> WHAT YOU NEED TO DO
For the material below, output exactly the span from the line with "2: changes to" to the line with "final_antenna_net_count = 0", including both, and nothing besides.

> GIVEN INFORMATION
⁂

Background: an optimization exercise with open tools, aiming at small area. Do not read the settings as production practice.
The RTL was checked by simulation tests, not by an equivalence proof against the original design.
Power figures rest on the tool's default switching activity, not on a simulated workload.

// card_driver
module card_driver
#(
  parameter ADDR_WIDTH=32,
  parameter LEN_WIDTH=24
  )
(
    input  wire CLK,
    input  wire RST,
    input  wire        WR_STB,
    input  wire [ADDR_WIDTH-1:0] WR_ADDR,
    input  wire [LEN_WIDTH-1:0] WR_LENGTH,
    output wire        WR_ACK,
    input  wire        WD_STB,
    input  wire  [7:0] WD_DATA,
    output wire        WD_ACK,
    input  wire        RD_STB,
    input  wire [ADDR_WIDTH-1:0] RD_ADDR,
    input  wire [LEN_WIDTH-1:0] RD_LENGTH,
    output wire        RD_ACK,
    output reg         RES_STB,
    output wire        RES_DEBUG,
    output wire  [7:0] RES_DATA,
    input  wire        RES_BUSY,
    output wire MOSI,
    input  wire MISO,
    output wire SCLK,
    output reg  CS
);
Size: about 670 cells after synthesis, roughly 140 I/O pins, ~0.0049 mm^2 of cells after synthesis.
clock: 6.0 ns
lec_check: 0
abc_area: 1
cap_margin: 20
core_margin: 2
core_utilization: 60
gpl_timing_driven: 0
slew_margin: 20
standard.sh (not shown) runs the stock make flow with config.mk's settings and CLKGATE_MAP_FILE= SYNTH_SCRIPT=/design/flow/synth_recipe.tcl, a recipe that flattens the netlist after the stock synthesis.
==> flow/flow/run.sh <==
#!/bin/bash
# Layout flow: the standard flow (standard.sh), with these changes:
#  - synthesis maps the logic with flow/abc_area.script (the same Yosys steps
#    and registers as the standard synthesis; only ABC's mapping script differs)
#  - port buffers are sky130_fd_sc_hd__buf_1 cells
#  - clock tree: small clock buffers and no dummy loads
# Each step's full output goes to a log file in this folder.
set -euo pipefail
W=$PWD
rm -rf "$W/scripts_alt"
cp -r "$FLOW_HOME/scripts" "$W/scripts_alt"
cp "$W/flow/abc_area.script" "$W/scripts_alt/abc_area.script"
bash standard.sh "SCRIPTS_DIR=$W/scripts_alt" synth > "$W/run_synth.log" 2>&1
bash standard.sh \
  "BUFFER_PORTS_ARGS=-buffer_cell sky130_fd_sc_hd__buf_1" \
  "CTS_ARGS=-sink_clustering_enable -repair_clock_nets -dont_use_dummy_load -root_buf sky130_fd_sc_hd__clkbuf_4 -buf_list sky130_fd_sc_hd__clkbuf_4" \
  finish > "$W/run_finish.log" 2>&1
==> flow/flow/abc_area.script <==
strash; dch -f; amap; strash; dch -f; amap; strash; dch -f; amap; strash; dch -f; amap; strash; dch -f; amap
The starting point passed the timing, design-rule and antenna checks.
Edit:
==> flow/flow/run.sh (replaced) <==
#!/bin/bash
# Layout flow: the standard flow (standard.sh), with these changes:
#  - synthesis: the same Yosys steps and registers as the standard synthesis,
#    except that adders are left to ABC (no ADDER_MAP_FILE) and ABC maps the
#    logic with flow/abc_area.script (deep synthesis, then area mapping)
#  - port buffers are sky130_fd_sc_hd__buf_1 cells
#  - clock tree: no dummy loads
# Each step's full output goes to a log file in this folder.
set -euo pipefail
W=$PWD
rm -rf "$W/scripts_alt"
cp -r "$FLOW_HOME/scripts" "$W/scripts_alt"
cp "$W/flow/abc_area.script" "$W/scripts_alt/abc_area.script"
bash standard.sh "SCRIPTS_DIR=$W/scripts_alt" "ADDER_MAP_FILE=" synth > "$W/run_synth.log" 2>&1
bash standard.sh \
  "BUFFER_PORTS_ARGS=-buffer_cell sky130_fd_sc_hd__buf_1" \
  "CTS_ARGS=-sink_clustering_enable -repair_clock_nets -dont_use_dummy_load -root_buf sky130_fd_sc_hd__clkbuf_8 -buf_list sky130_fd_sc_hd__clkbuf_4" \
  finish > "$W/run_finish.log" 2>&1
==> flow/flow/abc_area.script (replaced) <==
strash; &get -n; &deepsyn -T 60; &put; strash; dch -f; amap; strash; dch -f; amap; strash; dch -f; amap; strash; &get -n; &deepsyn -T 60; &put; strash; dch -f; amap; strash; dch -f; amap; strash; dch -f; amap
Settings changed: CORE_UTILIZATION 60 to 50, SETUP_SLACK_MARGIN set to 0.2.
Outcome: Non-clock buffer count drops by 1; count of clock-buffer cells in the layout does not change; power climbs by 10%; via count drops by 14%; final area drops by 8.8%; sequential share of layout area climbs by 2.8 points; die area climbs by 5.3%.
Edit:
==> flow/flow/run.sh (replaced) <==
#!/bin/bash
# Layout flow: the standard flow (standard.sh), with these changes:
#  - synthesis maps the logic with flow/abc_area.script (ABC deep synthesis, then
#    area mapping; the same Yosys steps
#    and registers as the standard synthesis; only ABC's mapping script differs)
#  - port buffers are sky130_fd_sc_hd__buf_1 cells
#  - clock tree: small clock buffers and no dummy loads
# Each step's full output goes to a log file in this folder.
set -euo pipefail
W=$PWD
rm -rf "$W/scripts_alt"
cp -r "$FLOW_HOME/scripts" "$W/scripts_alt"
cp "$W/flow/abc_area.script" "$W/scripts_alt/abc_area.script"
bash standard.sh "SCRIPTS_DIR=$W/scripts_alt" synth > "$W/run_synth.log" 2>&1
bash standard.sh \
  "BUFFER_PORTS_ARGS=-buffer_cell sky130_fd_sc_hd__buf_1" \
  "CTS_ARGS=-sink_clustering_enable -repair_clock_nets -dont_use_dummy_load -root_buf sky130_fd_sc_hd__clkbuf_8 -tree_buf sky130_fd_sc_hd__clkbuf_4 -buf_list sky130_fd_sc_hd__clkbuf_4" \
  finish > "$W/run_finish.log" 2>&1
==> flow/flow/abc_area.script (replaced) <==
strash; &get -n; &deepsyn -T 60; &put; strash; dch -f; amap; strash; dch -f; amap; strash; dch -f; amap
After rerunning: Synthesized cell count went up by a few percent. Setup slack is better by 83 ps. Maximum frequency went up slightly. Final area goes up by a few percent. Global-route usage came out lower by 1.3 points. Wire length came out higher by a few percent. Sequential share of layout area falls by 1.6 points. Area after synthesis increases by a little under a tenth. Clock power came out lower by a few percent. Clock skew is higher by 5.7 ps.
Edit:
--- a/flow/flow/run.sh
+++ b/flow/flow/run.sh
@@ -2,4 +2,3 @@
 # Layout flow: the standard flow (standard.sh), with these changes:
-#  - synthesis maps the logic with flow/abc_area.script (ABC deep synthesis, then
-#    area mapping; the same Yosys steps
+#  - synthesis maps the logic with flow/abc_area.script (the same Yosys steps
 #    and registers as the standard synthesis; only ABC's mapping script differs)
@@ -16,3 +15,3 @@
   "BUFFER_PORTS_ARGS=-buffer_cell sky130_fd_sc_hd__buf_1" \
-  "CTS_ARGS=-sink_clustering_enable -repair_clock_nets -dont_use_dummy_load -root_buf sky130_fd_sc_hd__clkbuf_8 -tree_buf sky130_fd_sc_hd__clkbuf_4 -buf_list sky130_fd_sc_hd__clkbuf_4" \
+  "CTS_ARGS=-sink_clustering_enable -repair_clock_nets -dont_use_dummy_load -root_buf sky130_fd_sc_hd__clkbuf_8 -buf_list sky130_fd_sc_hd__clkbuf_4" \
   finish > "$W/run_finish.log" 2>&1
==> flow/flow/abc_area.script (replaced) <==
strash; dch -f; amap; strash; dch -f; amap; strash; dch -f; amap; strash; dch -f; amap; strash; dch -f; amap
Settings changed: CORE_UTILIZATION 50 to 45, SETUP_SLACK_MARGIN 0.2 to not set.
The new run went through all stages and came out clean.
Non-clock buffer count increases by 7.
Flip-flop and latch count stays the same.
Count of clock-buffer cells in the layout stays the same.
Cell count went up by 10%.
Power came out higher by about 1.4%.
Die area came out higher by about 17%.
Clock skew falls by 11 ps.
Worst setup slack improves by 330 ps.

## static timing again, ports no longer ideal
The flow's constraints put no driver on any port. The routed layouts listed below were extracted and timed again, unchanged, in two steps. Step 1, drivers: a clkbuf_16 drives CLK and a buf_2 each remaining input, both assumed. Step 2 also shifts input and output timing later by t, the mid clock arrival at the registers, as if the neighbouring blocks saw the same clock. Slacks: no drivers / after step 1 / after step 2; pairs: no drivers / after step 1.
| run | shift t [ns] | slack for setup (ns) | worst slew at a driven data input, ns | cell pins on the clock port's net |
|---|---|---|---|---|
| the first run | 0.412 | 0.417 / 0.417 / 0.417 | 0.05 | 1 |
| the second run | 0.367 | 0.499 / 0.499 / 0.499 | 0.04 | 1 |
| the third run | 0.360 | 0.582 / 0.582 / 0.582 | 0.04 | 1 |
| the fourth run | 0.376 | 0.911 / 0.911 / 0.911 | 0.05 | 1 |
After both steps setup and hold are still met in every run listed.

⁂

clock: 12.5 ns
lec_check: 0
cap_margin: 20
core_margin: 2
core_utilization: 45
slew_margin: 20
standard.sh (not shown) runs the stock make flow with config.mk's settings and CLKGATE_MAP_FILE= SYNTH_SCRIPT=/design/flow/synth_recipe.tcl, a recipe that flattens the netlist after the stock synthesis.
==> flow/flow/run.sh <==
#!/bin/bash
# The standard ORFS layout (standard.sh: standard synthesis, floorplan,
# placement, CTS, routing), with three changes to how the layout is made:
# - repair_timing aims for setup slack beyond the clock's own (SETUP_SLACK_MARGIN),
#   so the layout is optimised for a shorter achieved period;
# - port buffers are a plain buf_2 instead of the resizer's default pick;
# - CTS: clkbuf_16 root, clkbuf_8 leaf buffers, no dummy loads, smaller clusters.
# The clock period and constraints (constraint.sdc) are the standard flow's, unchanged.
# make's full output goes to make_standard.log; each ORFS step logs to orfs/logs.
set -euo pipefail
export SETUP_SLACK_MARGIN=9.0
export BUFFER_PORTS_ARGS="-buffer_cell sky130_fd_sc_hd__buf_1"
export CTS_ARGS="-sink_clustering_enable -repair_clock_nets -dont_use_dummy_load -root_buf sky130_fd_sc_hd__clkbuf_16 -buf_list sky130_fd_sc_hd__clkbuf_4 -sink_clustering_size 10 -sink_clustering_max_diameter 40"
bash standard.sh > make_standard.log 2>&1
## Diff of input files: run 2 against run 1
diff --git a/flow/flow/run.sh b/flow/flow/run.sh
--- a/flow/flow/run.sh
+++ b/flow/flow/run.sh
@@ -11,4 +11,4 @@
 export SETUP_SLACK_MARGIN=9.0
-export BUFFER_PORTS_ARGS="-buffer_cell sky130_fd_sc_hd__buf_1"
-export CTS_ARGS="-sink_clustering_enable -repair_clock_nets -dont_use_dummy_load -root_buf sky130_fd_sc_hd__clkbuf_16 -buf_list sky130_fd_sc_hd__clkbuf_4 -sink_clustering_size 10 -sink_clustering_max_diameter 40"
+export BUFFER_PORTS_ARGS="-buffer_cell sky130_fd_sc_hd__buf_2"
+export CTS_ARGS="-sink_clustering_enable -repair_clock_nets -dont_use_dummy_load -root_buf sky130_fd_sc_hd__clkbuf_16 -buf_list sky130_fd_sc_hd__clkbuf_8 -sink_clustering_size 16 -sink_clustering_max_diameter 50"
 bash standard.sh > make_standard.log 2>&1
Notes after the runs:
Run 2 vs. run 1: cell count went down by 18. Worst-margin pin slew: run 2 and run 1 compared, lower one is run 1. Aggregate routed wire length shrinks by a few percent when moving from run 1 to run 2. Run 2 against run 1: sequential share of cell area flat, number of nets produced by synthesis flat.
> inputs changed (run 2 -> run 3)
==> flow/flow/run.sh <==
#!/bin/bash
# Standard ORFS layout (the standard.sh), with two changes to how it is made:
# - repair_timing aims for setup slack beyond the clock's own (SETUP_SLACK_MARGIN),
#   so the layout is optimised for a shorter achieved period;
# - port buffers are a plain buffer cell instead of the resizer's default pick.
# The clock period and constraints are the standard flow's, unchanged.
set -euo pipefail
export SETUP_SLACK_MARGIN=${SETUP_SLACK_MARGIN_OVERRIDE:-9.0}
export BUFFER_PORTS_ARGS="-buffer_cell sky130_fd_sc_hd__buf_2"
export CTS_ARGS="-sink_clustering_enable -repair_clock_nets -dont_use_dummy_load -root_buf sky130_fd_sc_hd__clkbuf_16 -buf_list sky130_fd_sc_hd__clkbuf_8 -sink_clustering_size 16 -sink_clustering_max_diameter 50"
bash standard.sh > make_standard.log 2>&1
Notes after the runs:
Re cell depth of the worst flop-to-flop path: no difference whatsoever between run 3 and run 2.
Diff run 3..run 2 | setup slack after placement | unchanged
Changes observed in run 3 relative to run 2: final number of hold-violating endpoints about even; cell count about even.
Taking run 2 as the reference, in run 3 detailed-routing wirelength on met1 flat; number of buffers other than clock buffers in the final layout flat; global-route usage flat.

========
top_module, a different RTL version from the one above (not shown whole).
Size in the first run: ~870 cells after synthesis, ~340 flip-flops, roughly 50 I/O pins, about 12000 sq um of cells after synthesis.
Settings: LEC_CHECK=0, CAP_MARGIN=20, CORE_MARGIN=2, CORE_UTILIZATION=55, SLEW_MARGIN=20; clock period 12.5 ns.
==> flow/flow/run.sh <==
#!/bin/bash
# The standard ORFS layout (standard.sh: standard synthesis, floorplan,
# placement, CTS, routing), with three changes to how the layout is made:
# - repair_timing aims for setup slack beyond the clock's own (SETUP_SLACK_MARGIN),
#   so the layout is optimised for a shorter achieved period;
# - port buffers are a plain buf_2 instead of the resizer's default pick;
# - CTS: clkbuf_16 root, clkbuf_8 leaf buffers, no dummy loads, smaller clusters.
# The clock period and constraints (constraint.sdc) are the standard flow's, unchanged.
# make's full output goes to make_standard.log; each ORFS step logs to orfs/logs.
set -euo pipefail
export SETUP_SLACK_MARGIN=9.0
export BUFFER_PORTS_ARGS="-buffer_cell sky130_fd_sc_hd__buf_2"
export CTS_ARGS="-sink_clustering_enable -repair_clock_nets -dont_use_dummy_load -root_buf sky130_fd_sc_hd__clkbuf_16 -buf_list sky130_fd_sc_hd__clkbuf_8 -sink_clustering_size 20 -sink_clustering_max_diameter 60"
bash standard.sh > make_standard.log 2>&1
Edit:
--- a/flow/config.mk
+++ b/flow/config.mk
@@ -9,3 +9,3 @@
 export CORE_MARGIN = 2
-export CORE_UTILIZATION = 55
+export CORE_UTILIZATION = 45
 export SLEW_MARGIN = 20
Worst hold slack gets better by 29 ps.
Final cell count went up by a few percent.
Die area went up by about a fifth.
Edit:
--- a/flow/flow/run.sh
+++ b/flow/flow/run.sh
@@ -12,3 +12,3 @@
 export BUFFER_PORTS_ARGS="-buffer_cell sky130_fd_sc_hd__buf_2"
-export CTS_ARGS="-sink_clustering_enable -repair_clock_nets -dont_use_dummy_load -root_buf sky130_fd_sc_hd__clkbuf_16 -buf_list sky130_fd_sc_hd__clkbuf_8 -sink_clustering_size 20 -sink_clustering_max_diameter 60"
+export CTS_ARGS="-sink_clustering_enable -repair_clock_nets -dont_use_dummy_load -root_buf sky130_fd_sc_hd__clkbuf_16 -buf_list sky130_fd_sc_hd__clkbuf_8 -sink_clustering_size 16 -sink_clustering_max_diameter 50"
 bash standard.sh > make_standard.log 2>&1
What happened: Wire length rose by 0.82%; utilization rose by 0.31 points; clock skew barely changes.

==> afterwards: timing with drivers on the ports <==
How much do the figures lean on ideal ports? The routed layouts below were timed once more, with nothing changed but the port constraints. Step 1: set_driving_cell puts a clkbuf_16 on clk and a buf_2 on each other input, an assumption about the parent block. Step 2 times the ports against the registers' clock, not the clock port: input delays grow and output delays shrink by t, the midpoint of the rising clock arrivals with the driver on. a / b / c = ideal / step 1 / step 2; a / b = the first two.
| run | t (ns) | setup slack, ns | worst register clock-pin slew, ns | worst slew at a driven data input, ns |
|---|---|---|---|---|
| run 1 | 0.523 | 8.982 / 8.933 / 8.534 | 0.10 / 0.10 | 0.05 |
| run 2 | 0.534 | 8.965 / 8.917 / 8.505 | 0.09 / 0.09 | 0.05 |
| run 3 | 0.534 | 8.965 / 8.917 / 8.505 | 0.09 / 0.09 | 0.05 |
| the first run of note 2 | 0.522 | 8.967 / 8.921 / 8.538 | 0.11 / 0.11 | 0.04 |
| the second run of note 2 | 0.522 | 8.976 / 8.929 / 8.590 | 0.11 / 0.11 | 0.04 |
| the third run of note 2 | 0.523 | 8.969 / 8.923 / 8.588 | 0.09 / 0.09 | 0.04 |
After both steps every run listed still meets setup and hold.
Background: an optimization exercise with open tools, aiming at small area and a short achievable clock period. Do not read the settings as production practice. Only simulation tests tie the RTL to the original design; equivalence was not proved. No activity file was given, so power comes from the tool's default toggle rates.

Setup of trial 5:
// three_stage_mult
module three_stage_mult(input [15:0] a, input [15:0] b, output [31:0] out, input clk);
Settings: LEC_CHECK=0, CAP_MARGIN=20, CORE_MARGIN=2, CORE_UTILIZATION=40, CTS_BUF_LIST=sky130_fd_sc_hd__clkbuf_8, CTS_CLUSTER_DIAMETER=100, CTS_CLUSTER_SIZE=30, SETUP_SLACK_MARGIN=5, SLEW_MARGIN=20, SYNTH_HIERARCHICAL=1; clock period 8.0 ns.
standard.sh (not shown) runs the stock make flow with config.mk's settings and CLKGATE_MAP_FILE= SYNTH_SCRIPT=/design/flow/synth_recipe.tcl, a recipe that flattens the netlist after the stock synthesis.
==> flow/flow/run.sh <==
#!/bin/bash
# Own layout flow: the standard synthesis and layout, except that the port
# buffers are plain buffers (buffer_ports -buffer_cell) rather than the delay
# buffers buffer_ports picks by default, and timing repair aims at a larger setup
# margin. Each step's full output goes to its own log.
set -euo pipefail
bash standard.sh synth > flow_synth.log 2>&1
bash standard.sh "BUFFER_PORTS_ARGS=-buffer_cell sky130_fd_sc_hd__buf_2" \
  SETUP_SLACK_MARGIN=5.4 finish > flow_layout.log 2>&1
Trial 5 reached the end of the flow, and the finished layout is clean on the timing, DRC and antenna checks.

⁂

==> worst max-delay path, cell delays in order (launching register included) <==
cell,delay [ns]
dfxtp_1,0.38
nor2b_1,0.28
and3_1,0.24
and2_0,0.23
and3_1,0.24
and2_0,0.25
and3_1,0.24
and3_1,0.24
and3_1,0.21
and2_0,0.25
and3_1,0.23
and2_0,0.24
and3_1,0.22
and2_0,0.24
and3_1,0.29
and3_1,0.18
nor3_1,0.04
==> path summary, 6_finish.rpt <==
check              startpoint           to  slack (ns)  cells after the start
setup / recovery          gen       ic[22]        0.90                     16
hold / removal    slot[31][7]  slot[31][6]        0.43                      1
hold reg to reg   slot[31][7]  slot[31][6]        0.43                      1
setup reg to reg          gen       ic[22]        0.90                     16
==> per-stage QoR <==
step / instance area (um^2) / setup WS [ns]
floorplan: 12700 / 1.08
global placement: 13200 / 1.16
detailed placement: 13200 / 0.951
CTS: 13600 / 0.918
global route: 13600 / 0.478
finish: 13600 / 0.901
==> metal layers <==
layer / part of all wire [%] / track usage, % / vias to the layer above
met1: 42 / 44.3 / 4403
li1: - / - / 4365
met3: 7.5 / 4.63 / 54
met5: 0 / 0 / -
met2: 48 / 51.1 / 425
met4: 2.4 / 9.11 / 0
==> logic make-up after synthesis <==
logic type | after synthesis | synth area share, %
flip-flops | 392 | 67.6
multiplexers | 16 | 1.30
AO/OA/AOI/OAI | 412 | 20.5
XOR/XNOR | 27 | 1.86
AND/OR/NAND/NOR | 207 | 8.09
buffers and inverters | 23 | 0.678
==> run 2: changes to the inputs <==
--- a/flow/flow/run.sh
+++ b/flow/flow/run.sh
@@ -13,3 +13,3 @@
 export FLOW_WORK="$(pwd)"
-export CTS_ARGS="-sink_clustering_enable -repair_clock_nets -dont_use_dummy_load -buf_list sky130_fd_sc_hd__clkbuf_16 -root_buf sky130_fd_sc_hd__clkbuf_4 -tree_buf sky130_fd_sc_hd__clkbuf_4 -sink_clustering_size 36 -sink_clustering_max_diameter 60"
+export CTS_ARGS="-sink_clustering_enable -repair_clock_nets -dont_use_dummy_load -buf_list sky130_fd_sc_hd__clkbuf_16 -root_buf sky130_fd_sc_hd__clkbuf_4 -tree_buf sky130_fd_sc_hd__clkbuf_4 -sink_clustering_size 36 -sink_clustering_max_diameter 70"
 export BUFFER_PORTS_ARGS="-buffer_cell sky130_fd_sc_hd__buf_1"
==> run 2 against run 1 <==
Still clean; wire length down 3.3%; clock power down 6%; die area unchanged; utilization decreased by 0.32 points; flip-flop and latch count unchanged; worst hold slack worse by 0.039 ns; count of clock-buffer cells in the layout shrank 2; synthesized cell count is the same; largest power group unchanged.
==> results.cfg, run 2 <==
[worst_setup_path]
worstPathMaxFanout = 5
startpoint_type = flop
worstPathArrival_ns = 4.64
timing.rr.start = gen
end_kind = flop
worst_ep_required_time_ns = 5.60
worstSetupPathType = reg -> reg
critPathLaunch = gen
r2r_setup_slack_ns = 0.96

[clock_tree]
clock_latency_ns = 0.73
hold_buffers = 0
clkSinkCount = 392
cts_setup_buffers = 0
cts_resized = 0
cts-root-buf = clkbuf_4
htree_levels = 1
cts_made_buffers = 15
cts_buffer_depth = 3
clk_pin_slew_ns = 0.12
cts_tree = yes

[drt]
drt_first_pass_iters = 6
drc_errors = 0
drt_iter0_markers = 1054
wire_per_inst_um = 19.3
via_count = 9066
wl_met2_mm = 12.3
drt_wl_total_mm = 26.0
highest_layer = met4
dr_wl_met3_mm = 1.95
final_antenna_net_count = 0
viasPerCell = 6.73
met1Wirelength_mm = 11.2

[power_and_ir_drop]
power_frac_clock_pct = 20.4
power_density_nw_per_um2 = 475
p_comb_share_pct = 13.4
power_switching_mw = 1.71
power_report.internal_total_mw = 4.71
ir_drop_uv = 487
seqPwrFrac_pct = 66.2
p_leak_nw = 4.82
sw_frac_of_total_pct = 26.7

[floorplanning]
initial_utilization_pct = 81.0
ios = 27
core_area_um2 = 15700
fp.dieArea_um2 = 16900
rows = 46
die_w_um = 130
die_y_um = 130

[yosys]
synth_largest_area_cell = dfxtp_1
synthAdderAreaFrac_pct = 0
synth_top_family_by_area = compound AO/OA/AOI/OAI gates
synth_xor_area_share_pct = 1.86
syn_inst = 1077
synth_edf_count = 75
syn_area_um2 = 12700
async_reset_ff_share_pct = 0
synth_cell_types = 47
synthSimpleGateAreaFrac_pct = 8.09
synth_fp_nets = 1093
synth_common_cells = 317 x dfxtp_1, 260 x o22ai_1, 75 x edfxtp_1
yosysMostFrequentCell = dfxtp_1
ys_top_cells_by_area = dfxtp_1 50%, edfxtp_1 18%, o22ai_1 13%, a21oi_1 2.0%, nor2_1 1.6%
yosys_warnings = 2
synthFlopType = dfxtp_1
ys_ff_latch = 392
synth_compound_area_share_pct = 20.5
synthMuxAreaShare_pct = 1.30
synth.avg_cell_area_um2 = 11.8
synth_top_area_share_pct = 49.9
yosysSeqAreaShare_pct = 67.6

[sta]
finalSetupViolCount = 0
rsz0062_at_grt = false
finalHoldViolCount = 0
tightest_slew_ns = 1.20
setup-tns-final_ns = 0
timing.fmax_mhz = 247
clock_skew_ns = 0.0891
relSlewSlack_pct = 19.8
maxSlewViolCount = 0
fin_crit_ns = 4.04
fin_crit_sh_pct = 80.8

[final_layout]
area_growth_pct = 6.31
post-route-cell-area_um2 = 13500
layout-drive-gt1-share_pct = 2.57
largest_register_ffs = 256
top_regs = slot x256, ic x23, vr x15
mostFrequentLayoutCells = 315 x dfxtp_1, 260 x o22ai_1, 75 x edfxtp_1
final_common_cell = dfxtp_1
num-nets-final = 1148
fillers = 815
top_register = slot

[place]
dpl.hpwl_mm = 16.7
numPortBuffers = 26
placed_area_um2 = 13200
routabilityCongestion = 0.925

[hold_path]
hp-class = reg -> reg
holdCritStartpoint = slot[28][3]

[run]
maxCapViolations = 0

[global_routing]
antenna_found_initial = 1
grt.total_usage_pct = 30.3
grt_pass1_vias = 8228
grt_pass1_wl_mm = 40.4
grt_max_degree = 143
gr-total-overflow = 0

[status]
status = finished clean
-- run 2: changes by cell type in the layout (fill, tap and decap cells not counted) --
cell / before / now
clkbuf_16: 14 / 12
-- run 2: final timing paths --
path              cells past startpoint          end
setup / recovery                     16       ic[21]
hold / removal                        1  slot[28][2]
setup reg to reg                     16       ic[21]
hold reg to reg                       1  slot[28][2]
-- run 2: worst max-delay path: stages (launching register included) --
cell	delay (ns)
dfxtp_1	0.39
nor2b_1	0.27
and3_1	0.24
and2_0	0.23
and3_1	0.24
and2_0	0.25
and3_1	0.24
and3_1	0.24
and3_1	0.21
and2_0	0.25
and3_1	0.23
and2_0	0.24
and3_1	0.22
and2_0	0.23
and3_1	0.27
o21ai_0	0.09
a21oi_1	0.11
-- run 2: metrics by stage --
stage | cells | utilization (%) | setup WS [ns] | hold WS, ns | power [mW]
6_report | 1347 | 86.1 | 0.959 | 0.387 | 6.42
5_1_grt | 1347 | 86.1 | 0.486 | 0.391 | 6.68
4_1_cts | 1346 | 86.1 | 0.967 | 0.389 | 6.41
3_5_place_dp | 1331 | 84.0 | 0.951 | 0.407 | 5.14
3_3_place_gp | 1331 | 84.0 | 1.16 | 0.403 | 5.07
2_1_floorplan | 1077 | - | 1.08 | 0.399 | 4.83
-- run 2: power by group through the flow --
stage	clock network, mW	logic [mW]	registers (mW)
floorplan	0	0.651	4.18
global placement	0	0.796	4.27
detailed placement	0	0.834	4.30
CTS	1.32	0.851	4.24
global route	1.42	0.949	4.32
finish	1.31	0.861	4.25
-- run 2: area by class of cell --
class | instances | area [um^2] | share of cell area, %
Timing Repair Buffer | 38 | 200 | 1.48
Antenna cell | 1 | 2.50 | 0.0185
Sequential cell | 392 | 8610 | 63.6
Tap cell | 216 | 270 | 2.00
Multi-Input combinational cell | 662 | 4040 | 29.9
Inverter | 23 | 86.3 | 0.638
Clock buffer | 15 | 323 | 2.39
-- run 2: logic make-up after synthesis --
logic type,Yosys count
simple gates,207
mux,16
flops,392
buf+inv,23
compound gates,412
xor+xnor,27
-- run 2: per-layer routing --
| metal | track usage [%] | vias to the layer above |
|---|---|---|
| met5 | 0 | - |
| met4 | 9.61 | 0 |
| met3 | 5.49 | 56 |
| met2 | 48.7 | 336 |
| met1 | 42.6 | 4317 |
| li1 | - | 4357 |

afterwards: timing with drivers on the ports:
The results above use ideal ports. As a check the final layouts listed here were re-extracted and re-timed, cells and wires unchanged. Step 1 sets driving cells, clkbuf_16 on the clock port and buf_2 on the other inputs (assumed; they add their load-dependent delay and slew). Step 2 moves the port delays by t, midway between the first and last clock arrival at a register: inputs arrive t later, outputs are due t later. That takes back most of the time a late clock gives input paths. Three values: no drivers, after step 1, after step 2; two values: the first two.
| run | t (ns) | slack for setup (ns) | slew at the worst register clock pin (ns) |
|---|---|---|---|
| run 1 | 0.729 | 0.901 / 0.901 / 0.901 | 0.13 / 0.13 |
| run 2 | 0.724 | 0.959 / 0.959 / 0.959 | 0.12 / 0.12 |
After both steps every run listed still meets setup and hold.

⁂

> ANSWER TO THIS TASK
==> run 2: changes to the inputs <==
--- a/flow/flow/run.sh
+++ b/flow/flow/run.sh
@@ -13,3 +13,3 @@
 export FLOW_WORK="$(pwd)"
-export CTS_ARGS="-sink_clustering_enable -repair_clock_nets -dont_use_dummy_load -buf_list sky130_fd_sc_hd__clkbuf_16 -root_buf sky130_fd_sc_hd__clkbuf_4 -tree_buf sky130_fd_sc_hd__clkbuf_4 -sink_clustering_size 36 -sink_clustering_max_diameter 60"
+export CTS_ARGS="-sink_clustering_enable -repair_clock_nets -dont_use_dummy_load -buf_list sky130_fd_sc_hd__clkbuf_16 -root_buf sky130_fd_sc_hd__clkbuf_4 -tree_buf sky130_fd_sc_hd__clkbuf_4 -sink_clustering_size 36 -sink_clustering_max_diameter 70"
 export BUFFER_PORTS_ARGS="-buffer_cell sky130_fd_sc_hd__buf_1"
==> run 2 against run 1 <==
Still clean; wire length down 3.3%; clock power down 6%; die area unchanged; utilization decreased by 0.32 points; flip-flop and latch count unchanged; worst hold slack worse by 0.039 ns; count of clock-buffer cells in the layout shrank 2; synthesized cell count is the same; largest power group unchanged.
==> results.cfg, run 2 <==
[worst_setup_path]
worstPathMaxFanout = 5
startpoint_type = flop
worstPathArrival_ns = 4.64
timing.rr.start = gen
end_kind = flop
worst_ep_required_time_ns = 5.60
worstSetupPathType = reg -> reg
critPathLaunch = gen
r2r_setup_slack_ns = 0.96

[clock_tree]
clock_latency_ns = 0.73
hold_buffers = 0
clkSinkCount = 392
cts_setup_buffers = 0
cts_resized = 0
cts-root-buf = clkbuf_4
htree_levels = 1
cts_made_buffers = 15
cts_buffer_depth = 3
clk_pin_slew_ns = 0.12
cts_tree = yes

[drt]
drt_first_pass_iters = 6
drc_errors = 0
drt_iter0_markers = 1054
wire_per_inst_um = 19.3
via_count = 9066
wl_met2_mm = 12.3
drt_wl_total_mm = 26.0
highest_layer = met4
dr_wl_met3_mm = 1.95
final_antenna_net_count = 0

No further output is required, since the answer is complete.